# [INFORMATION GIVEN]
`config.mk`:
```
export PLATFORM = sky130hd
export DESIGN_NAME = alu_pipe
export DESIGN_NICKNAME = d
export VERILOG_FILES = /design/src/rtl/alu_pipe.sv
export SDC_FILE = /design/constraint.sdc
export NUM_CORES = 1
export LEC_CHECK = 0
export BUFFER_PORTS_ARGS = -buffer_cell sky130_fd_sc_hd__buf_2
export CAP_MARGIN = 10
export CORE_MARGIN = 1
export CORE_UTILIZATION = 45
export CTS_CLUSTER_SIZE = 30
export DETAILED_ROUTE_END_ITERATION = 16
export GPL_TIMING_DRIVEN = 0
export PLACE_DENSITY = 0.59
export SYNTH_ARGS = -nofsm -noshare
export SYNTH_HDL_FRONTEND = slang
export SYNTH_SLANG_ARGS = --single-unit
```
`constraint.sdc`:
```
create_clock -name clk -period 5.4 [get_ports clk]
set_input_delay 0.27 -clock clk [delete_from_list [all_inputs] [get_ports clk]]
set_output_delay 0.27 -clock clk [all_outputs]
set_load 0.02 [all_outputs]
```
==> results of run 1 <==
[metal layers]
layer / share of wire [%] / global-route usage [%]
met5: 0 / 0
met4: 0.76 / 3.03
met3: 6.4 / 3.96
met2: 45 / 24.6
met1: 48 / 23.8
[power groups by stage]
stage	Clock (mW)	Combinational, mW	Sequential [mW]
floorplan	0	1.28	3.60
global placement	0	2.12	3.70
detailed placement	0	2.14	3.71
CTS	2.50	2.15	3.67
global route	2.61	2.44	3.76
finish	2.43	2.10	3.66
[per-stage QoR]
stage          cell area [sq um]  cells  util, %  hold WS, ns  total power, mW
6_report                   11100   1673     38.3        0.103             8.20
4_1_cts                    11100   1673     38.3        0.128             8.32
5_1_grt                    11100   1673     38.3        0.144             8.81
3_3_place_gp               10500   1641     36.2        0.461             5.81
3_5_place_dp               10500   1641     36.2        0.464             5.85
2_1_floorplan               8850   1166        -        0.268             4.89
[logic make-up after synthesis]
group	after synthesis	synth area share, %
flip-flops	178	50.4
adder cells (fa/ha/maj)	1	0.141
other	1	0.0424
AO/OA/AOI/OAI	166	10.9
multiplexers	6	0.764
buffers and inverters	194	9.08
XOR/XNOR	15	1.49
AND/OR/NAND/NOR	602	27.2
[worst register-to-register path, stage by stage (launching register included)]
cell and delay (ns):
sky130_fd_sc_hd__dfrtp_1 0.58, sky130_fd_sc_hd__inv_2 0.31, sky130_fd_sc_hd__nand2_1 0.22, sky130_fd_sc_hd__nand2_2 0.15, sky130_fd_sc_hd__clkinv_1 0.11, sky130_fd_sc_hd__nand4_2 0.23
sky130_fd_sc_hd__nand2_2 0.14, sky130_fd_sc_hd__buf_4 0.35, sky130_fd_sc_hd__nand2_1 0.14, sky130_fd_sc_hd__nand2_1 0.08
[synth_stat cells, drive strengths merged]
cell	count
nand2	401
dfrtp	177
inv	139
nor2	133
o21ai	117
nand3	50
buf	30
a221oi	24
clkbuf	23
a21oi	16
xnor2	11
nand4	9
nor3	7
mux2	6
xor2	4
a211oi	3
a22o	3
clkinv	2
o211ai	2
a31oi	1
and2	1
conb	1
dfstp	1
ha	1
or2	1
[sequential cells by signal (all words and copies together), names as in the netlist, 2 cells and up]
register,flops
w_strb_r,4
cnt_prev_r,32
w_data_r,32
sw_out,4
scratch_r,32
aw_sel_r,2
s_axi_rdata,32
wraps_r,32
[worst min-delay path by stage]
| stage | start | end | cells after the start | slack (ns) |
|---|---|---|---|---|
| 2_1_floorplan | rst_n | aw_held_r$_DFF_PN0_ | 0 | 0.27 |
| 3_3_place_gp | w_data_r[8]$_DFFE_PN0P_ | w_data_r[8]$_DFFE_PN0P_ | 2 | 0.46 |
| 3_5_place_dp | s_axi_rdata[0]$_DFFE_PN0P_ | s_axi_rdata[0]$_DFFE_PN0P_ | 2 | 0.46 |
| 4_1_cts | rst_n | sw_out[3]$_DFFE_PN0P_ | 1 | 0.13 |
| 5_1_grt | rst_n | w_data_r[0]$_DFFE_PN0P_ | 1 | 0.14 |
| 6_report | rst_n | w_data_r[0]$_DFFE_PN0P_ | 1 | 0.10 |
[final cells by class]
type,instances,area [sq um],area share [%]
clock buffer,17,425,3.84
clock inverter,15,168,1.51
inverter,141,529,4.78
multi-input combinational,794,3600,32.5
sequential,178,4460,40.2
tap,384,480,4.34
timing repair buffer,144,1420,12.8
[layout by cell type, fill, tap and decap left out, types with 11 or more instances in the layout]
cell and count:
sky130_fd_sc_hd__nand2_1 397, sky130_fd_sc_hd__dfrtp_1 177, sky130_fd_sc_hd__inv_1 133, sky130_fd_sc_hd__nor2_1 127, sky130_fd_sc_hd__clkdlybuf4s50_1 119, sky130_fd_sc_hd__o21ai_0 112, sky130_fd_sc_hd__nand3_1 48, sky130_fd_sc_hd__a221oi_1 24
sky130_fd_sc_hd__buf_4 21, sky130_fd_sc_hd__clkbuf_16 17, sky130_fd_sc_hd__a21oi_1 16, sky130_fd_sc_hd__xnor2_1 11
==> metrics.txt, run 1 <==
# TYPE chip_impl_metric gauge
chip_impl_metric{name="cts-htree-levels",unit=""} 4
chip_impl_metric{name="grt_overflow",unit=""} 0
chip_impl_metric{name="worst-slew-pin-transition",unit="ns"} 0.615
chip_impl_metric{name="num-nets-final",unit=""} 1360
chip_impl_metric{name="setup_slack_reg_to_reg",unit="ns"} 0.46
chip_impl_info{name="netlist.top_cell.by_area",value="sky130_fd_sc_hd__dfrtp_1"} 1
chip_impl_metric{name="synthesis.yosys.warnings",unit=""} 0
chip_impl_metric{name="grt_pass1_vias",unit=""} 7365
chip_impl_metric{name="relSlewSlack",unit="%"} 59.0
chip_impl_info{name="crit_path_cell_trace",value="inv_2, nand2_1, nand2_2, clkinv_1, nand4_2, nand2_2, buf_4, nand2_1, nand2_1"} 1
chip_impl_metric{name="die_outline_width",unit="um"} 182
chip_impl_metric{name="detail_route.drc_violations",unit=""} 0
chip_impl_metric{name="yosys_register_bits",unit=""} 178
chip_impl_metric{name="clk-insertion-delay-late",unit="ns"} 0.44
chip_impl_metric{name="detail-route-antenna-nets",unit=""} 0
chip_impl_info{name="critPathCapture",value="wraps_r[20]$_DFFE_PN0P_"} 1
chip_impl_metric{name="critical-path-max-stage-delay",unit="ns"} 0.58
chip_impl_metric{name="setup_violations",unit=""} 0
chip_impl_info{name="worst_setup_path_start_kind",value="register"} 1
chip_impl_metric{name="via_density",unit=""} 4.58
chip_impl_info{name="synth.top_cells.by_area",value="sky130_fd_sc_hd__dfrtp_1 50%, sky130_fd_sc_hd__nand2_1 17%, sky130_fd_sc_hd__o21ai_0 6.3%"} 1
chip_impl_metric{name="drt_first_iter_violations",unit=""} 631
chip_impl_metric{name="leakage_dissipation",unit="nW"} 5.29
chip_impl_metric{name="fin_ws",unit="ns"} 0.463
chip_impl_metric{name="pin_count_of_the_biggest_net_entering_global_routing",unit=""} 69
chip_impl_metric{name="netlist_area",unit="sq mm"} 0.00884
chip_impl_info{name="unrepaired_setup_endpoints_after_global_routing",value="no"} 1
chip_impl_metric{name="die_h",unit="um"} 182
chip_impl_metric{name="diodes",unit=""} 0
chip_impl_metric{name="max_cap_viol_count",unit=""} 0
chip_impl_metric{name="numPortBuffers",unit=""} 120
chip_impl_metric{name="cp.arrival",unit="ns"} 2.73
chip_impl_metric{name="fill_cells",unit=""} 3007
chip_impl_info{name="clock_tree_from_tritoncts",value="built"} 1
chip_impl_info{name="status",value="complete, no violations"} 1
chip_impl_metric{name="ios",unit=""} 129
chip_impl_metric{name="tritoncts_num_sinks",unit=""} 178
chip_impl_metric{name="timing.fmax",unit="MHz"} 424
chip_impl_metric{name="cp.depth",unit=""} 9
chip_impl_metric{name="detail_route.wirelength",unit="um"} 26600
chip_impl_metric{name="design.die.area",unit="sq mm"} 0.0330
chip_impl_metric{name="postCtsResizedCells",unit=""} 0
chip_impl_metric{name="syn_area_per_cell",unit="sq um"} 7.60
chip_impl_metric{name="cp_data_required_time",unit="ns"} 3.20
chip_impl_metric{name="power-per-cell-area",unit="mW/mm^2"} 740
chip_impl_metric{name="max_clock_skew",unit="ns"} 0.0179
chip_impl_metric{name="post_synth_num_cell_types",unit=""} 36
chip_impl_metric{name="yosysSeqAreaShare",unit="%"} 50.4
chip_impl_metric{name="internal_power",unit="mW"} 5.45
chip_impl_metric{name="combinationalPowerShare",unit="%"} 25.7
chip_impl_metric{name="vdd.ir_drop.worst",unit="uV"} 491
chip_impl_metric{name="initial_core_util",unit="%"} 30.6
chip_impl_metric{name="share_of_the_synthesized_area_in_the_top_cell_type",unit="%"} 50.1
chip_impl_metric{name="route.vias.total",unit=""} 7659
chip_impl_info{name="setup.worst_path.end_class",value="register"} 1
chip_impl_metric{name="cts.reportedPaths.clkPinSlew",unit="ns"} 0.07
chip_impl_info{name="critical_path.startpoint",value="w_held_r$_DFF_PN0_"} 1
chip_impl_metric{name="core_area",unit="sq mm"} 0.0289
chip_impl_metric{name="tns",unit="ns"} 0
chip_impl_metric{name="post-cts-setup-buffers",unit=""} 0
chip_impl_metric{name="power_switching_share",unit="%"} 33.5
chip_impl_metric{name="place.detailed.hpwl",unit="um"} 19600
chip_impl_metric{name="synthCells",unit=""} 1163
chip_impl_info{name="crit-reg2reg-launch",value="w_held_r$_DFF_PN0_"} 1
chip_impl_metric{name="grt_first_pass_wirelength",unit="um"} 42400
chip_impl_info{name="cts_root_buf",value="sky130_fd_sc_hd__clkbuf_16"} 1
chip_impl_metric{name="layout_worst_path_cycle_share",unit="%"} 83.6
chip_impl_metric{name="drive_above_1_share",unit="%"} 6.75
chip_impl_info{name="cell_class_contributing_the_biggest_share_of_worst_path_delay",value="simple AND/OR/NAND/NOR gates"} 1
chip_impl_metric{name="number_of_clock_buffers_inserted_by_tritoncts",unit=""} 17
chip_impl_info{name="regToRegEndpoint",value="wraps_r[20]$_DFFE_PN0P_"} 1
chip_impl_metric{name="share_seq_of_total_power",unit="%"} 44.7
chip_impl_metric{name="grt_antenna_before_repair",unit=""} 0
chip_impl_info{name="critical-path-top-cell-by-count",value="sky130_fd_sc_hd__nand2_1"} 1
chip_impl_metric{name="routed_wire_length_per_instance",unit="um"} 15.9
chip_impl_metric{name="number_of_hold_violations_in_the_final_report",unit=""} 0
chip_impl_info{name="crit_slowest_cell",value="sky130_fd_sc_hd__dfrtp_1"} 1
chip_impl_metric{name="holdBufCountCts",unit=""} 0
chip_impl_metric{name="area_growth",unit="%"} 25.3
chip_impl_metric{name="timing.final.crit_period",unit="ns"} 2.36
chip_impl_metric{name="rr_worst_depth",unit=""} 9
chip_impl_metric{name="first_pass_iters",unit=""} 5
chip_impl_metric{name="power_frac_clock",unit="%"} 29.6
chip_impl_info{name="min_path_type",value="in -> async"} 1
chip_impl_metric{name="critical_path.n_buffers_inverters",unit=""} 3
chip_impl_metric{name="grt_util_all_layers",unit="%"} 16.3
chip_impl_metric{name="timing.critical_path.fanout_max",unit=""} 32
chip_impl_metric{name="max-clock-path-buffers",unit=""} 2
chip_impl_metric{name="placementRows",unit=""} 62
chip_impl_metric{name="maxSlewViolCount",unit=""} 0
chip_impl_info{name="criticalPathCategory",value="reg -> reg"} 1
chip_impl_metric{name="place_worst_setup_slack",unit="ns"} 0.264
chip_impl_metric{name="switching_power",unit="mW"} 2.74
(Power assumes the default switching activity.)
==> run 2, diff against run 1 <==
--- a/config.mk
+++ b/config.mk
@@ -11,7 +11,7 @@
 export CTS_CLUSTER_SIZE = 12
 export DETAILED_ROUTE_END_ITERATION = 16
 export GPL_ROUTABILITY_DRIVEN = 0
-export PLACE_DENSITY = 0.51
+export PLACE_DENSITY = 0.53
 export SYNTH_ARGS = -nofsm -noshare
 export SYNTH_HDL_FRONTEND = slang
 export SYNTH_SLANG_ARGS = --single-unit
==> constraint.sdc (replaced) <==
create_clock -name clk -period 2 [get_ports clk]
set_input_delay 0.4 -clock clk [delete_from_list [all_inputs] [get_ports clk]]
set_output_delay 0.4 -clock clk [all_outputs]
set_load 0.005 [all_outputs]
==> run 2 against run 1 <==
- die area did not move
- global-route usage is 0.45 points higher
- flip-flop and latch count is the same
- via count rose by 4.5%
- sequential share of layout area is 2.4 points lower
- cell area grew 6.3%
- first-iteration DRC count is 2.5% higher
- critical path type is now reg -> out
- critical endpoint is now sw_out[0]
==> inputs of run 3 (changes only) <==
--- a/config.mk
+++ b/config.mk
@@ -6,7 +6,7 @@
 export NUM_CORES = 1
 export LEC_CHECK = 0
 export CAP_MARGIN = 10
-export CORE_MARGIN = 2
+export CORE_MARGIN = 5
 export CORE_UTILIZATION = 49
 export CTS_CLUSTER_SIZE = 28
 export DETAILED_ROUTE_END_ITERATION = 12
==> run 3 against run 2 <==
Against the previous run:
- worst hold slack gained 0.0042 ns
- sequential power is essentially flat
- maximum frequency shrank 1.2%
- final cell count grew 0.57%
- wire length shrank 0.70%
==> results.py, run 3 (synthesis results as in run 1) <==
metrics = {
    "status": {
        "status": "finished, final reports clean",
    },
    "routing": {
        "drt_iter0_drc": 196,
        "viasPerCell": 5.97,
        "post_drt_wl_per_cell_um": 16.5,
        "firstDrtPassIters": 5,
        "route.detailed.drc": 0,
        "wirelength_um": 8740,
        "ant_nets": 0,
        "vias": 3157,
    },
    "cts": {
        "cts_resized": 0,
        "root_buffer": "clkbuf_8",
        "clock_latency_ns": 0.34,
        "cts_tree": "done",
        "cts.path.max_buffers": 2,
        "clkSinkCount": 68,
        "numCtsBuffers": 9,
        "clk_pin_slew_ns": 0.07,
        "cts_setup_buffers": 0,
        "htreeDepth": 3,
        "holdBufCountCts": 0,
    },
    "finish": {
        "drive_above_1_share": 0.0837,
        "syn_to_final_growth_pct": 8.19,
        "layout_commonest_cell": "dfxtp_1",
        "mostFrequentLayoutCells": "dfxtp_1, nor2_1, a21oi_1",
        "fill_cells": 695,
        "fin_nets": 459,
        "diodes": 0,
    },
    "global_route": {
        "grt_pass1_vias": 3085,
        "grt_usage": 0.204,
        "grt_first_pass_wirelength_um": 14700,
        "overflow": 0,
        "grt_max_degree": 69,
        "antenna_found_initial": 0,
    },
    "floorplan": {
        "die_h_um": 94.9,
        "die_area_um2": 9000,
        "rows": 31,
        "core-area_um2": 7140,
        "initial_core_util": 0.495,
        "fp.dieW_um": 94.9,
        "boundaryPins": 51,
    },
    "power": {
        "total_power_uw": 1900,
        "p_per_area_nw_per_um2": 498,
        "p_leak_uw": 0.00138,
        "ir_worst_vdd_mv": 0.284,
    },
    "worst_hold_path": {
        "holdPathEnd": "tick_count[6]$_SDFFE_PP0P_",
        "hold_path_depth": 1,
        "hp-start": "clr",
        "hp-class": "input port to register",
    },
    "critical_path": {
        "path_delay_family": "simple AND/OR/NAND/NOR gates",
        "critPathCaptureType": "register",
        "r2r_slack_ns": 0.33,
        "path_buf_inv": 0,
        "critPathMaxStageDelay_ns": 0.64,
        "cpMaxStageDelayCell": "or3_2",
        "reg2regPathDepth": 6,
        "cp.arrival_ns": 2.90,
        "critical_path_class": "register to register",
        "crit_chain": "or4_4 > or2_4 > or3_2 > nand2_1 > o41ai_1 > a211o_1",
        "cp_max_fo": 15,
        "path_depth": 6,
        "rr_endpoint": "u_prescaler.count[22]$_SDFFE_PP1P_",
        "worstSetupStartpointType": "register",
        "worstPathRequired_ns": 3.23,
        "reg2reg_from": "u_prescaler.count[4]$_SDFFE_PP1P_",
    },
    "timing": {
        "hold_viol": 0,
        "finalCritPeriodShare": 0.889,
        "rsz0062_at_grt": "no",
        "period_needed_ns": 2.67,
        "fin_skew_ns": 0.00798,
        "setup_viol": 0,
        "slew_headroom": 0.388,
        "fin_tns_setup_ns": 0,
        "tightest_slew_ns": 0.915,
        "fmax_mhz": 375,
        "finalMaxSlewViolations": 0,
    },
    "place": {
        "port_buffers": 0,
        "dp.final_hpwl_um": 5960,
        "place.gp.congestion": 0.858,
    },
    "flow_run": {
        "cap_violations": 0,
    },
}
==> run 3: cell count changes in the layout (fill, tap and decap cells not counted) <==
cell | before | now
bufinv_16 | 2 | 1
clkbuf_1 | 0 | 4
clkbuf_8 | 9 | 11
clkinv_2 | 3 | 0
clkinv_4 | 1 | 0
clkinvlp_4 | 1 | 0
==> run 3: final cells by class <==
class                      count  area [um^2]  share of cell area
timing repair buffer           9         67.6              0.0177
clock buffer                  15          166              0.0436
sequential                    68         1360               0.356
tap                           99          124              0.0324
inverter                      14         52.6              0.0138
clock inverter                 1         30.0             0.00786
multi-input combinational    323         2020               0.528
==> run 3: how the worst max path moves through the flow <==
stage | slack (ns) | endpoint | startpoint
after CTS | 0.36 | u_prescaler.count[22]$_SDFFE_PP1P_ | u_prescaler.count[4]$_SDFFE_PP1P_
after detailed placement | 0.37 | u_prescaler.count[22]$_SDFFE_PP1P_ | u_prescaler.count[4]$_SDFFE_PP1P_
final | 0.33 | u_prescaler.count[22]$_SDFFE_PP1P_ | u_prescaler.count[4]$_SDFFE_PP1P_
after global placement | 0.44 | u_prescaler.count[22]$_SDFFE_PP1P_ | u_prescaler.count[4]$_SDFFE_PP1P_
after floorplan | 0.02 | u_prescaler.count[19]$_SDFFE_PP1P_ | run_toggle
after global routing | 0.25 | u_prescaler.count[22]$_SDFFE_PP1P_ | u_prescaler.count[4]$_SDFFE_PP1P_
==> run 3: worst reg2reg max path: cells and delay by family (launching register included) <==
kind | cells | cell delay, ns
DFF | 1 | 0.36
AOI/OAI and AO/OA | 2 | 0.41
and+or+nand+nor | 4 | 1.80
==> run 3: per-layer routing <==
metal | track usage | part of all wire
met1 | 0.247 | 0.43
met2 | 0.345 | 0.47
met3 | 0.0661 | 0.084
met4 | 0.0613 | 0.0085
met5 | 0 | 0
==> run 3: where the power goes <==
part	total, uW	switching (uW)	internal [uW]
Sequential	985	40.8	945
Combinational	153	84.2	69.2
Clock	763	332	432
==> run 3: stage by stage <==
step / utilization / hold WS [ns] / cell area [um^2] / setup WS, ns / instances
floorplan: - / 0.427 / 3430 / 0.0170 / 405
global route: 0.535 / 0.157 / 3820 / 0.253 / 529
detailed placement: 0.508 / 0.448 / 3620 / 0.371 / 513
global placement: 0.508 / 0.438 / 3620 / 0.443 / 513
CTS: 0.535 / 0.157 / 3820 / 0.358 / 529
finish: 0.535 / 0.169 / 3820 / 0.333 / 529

# [ACTIVITY]
Output the lines of the records above exactly as they appear, from the line containing "cell | before | now" through the line containing "stage | slack (ns) | endpoint | startpoint".

# [SOLUTION TO THE PROBLEM]
cell | before | now
bufinv_16 | 2 | 1
clkbuf_1 | 0 | 4
clkbuf_8 | 9 | 11
clkinv_2 | 3 | 0
clkinv_4 | 1 | 0
clkinvlp_4 | 1 | 0
==> run 3: final cells by class <==
class                      count  area [um^2]  share of cell area
timing repair buffer           9         67.6              0.0177
clock buffer                  15          166              0.0436
sequential                    68         1360               0.356
tap                           99          124              0.0324
inverter                      14         52.6              0.0138
clock inverter                 1         30.0             0.00786
multi-input combinational    323         2020               0.528
==> run 3: how the worst max path moves through the flow <==
stage | slack (ns) | endpoint | startpoint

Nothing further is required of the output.